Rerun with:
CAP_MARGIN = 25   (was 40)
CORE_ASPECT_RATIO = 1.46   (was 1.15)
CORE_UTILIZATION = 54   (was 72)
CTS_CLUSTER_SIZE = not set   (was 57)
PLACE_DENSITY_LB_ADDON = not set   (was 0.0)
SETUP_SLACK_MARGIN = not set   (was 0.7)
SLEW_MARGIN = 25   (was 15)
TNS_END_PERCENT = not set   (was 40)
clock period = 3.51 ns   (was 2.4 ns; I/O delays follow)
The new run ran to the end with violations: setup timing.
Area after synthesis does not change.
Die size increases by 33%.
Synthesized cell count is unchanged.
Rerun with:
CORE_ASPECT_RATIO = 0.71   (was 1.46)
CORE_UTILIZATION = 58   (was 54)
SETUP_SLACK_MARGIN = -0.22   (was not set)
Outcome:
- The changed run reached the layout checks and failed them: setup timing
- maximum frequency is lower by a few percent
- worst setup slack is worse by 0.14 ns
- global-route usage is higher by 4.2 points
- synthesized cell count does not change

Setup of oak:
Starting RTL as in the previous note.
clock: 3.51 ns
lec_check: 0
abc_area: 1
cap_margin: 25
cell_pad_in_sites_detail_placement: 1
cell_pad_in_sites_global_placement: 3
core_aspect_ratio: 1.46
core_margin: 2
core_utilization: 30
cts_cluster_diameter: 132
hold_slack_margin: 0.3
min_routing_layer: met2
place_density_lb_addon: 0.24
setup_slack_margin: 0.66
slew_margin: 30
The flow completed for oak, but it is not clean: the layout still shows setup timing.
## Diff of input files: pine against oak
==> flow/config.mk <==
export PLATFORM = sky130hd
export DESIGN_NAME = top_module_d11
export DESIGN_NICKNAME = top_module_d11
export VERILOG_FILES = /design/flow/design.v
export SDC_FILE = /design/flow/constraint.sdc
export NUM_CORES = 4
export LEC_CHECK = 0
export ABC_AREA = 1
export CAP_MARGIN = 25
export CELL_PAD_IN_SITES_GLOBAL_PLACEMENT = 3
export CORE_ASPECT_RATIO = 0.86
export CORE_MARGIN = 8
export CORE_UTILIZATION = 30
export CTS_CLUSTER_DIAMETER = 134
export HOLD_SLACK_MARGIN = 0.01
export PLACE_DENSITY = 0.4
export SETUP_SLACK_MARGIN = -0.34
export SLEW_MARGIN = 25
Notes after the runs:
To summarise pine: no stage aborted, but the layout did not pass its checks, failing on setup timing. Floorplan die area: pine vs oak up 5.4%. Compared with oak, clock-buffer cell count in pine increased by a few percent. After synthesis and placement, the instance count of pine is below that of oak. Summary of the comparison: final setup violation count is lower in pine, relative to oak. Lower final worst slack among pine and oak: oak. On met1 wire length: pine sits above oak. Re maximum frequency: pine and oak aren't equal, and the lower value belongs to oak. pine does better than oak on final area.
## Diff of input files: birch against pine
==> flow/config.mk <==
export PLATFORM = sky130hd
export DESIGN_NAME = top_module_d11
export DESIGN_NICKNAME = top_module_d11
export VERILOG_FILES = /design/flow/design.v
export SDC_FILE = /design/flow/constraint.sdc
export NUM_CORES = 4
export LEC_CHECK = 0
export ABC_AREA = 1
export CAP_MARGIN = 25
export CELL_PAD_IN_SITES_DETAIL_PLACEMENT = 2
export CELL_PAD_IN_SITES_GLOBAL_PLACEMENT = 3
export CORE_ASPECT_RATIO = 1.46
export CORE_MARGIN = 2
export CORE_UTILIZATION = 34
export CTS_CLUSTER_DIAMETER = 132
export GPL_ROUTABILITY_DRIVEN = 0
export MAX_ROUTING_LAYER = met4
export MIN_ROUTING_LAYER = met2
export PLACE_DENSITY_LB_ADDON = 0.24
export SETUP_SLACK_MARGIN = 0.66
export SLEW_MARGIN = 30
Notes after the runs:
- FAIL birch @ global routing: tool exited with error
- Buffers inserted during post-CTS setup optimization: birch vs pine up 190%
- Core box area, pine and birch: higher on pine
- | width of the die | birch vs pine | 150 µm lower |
==> inputs of run K <==
==> flow/design.v (excerpt) <==
module top_control_unit(
    input wire clk,
    input wire reset,
    input wire btnL,
    input wire btnR,
    input wire btnC,
    input wire [7:0] multiplicand,
    input wire [7:0] multiplier,
    output wire [6:0] seg,
    output wire [3:0] an,
    output led
);
    wire left_pressed, right_pressed, start_pressed;
    pushbutton_detector pb_left (
        .clk(clk),
        .reset(reset),
        .x(btnL),
        .z(left_pressed)
    );
    pushbutton_detector pb_right (
        .clk(clk),
        .reset(reset),
        .x(btnR),
        .z(right_pressed)
    );
    pushbutton_detector pb_center (
        .clk(clk),
        .reset(reset),
        .x(btnC),
        .z(start_pressed)
    );
    wire [15:0] product;
    wire done;
    serial_parallel_multiplier spm (
        .clk(clk),
        .rst(reset),
        .start(start_pressed),
        .x(multiplicand),
        .y(multiplier),
  ...
export LEC_CHECK = 0
export ABC_AREA = 1
export CAP_MARGIN = 0
export CELL_PAD_IN_SITES_DETAIL_PLACEMENT = 0
export CELL_PAD_IN_SITES_GLOBAL_PLACEMENT = 3
export CORE_ASPECT_RATIO = 0.68
export CORE_MARGIN = 2
export CORE_UTILIZATION = 39
export CTS_CLUSTER_SIZE = 24
export PLACE_DENSITY_LB_ADDON = 0.27
export SLEW_MARGIN = 10
create_clock -name core_clock -period 17.6 [get_ports {clk}]
run.sh (not shown) runs the stock make flow with config.mk's settings and CLKGATE_MAP_FILE=.
==> run A (differences from run K) <==
ABC_AREA = default   (was 1)
CAP_MARGIN = 15   (was 0)
CELL_PAD_IN_SITES_GLOBAL_PLACEMENT = 2   (was 3)
CORE_ASPECT_RATIO = 0.85   (was 0.68)
CORE_UTILIZATION = 57   (was 39)
CTS_CLUSTER_DIAMETER = 164   (was default)
CTS_CLUSTER_SIZE = 98   (was 24)
GPL_ROUTABILITY_DRIVEN = 0   (was default)
GPL_TIMING_DRIVEN = 0   (was default)
HOLD_SLACK_MARGIN = 0.04   (was default)
MAX_ROUTING_LAYER = met5   (was default)
PLACE_DENSITY_LB_ADDON = 0.02   (was 0.27)
TNS_END_PERCENT = 65   (was default)
==> flow/constraint.sdc (replaced) <==
create_clock -name core_clock -period 39.2 [get_ports {clk}]
set_input_delay 7.8400 -clock core_clock [delete_from_list [all_inputs] [get_ports {clk}]]
set_output_delay 7.8400 -clock core_clock [all_outputs]
set_load 0.01 [all_outputs]
==> results <==
item                                                                           run K                      run A
Die Width                                                                     270 um                     204 um
Post-synth tally of flip-flops with integrated enable                              1                          1
Synth Cell Area                                                           18800 um^2                 19400 um^2
Total die size                                                            50000 um^2                 35500 um^2
Sequential area share after synthesis                                          0.291                      0.282
Gate count of the mapped netlist                                                2880                       2313
Rows                                                                              66                         62
Most common reg cell                                                         dfrtp_1                    dfrtp_1
Area reported by Yosys stat                                               18800 um^2                 19400 um^2
Area leader, netlist                                                         dfrtp_1                    dfrtp_1
Share of cell area taken by muxes after synthesis                            0.00107                     0.0452
Die Y                                                                         185 um                     174 um
Run status                                                   complete, no violations  aborted with a tool error
Last stage reached                                                                 -       3_1_place_gp_skip_io
Synthesized net count                                                           2984                       2417
XOR/XNOR Area Share                                                           0.0339                      0.105
Mean cell area of the mapped netlist                                       6.52 um^2                  8.38 um^2
Core footprint                                                            47600 um^2                 33700 um^2
Adder Share, Synth                                                            0.0557                     0.0540
AO/OA Area Share                                                              0.0981                      0.239
Floorplan utilization                                                          0.394                      0.575
Cell count in the Yosys report                                                  2880                       2313
Cell Type Count                                                                   66                        124
Dominant cell area share                                                       0.288                      0.279
Synthesized-area fraction occupied by and/or/nand/nor cells                    0.407                      0.238

* * *

==> 04-16: inputs <==
top_control_unit again, from the RTL that the note above started with.
make LEC_CHECK=0 ABC_AREA=1 CAP_MARGIN=10 CELL_PAD_IN_SITES_DETAIL_PLACEMENT=0 CELL_PAD_IN_SITES_GLOBAL_PLACEMENT=2 CORE_ASPECT_RATIO=0.85 CORE_MARGIN=2 CORE_UTILIZATION=63 CTS_CLUSTER_DIAMETER=164 CTS_CLUSTER_SIZE=98 GPL_ROUTABILITY_DRIVEN=1 GPL_TIMING_DRIVEN=0 HOLD_SLACK_MARGIN=0.04 MAX_ROUTING_LAYER=met5 PLACE_DENSITY_LB_ADDON=0.25 SETUP_SLACK_MARGIN=2.64 SLEW_MARGIN=40 TNS_END_PERCENT=20 finish   # period 39.2 ns
==> inputs of 08-23, as changes to 04-16 <==
CAP_MARGIN = 15   (was 10)
CELL_PAD_IN_SITES_GLOBAL_PLACEMENT = 0   (was 2)
CORE_ASPECT_RATIO = default   (was 0.85)
CORE_UTILIZATION = 72   (was 63)
CTS_CLUSTER_SIZE = 18   (was 98)
GPL_ROUTABILITY_DRIVEN = default   (was 1)
GPL_TIMING_DRIVEN = default   (was 0)
HOLD_SLACK_MARGIN = default   (was 0.04)
MAX_ROUTING_LAYER = met4   (was met5)
PLACE_DENSITY_LB_ADDON = 0.02   (was 0.25)
SETUP_SLACK_MARGIN = 0.69   (was 2.64)
SLEW_MARGIN = 35   (was 40)
TNS_END_PERCENT = 65   (was 20)
==> flow/constraint.sdc (replaced) <==
create_clock -name core_clock -period 13.7 [get_ports {clk}]
set_input_delay 2.7400 -clock core_clock [delete_from_list [all_inputs] [get_ports {clk}]]
set_output_delay 2.7400 -clock core_clock [all_outputs]
set_load 0.01 [all_outputs]
==> out/qor.yml <==
outcome:
  outcome: "aborted with a tool error"
  haltStage: "global placement without I/O (3_1_place_gp_skip_io)"
  error_line: "[ERROR FLW-0024] Place density exceeds 1.0 (current PLACE_DENSITY_LB_ADDON =  0.25). Please check if the value of  PLACE_DENSITY_LB_ADDON is between 0 and 0.99."
die:
  die_area_um2: 31210
  core-area_um2: 29460
  die_w_um: 191.3
  fp_util: 0.6374
  chipHeight_um: 163.2
# the run above: 04-16

==> out/qor.yml <==
die:
  core-area_um2: 25840
  fp_util: 0.7268
  die_w_um: 165.5
  die_area_um2: 27390
  chipHeight_um: 165.5
yosys:
  synthTopCellsByArea: "dfrtp_1, nand2_1, inv_1"
sta:
  fin_ws_ns: -0.1175
  setup_viol: 7
power_and_ir_drop:
  irDropWorstVdd_mv: 0.09319
global_routing:
  overflow: 0
outcome:
  outcome: "complete, but fails checks"
  so.violations: "negative setup slack"
setup_path:
  cp-start-kind: "flop"
  r2r_cells: 31
  crit_slowest_cell: "dfrtp_2"
# the run above: 08-23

EXERCISE REQUIREMENTS - Using the listing above, copy exactly the line that contains "The new run", the line that contains "To summarise pine: no", and each line that falls between them.

TASK OUTPUT -
The new run ran to the end with violations: setup timing.
Area after synthesis does not change.
Die size increases by 33%.
Synthesized cell count is unchanged.
Rerun with:
CORE_ASPECT_RATIO = 0.71   (was 1.46)
CORE_UTILIZATION = 58   (was 54)
SETUP_SLACK_MARGIN = -0.22   (was not set)
Outcome:
- The changed run reached the layout checks and failed them: setup timing
- maximum frequency is lower by a few percent
- worst setup slack is worse by 0.14 ns
- global-route usage is higher by 4.2 points
- synthesized cell count does not change

Setup of oak:
Starting RTL as in the previous note.
clock: 3.51 ns
lec_check: 0
abc_area: 1
cap_margin: 25
cell_pad_in_sites_detail_placement: 1
cell_pad_in_sites_global_placement: 3
core_aspect_ratio: 1.46
core_margin: 2
core_utilization: 30
cts_cluster_diameter: 132
hold_slack_margin: 0.3
min_routing_layer: met2
place_density_lb_addon: 0.24
setup_slack_margin: 0.66
slew_margin: 30
The flow completed for oak, but it is not clean: the layout still shows setup timing.
## Diff of input files: pine against oak
==> flow/config.mk <==
export PLATFORM = sky130hd
export DESIGN_NAME = top_module_d11
export DESIGN_NICKNAME = top_module_d11
export VERILOG_FILES = /design/flow/design.v
export SDC_FILE = /design/flow/constraint.sdc
export NUM_CORES = 4
export LEC_CHECK = 0
export ABC_AREA = 1
export CAP_MARGIN = 25
export CELL_PAD_IN_SITES_GLOBAL_PLACEMENT = 3
export CORE_ASPECT_RATIO = 0.86
export CORE_MARGIN = 8
export CORE_UTILIZATION = 30
export CTS_CLUSTER_DIAMETER = 134
export HOLD_SLACK_MARGIN = 0.01
export PLACE_DENSITY = 0.4
export SETUP_SLACK_MARGIN = -0.34
export SLEW_MARGIN = 25
Notes after the runs:
To summarise pine: no stage aborted, but the layout did not pass its checks, failing on setup timing. Floorplan die area: pine vs oak up 5.4%. Compared with oak, clock-buffer cell count in pine increased by a few percent. After synthesis and placement, the instance count of pine is below that of oak. Summary of the comparison: final setup violation count is lower in pine, relative to oak. Lower final worst slack among pine and oak: oak. On met1 wire length: pine sits above oak. Re maximum frequency: pine and oak aren't equal, and the lower value belongs to oak. pine does better than oak on final area.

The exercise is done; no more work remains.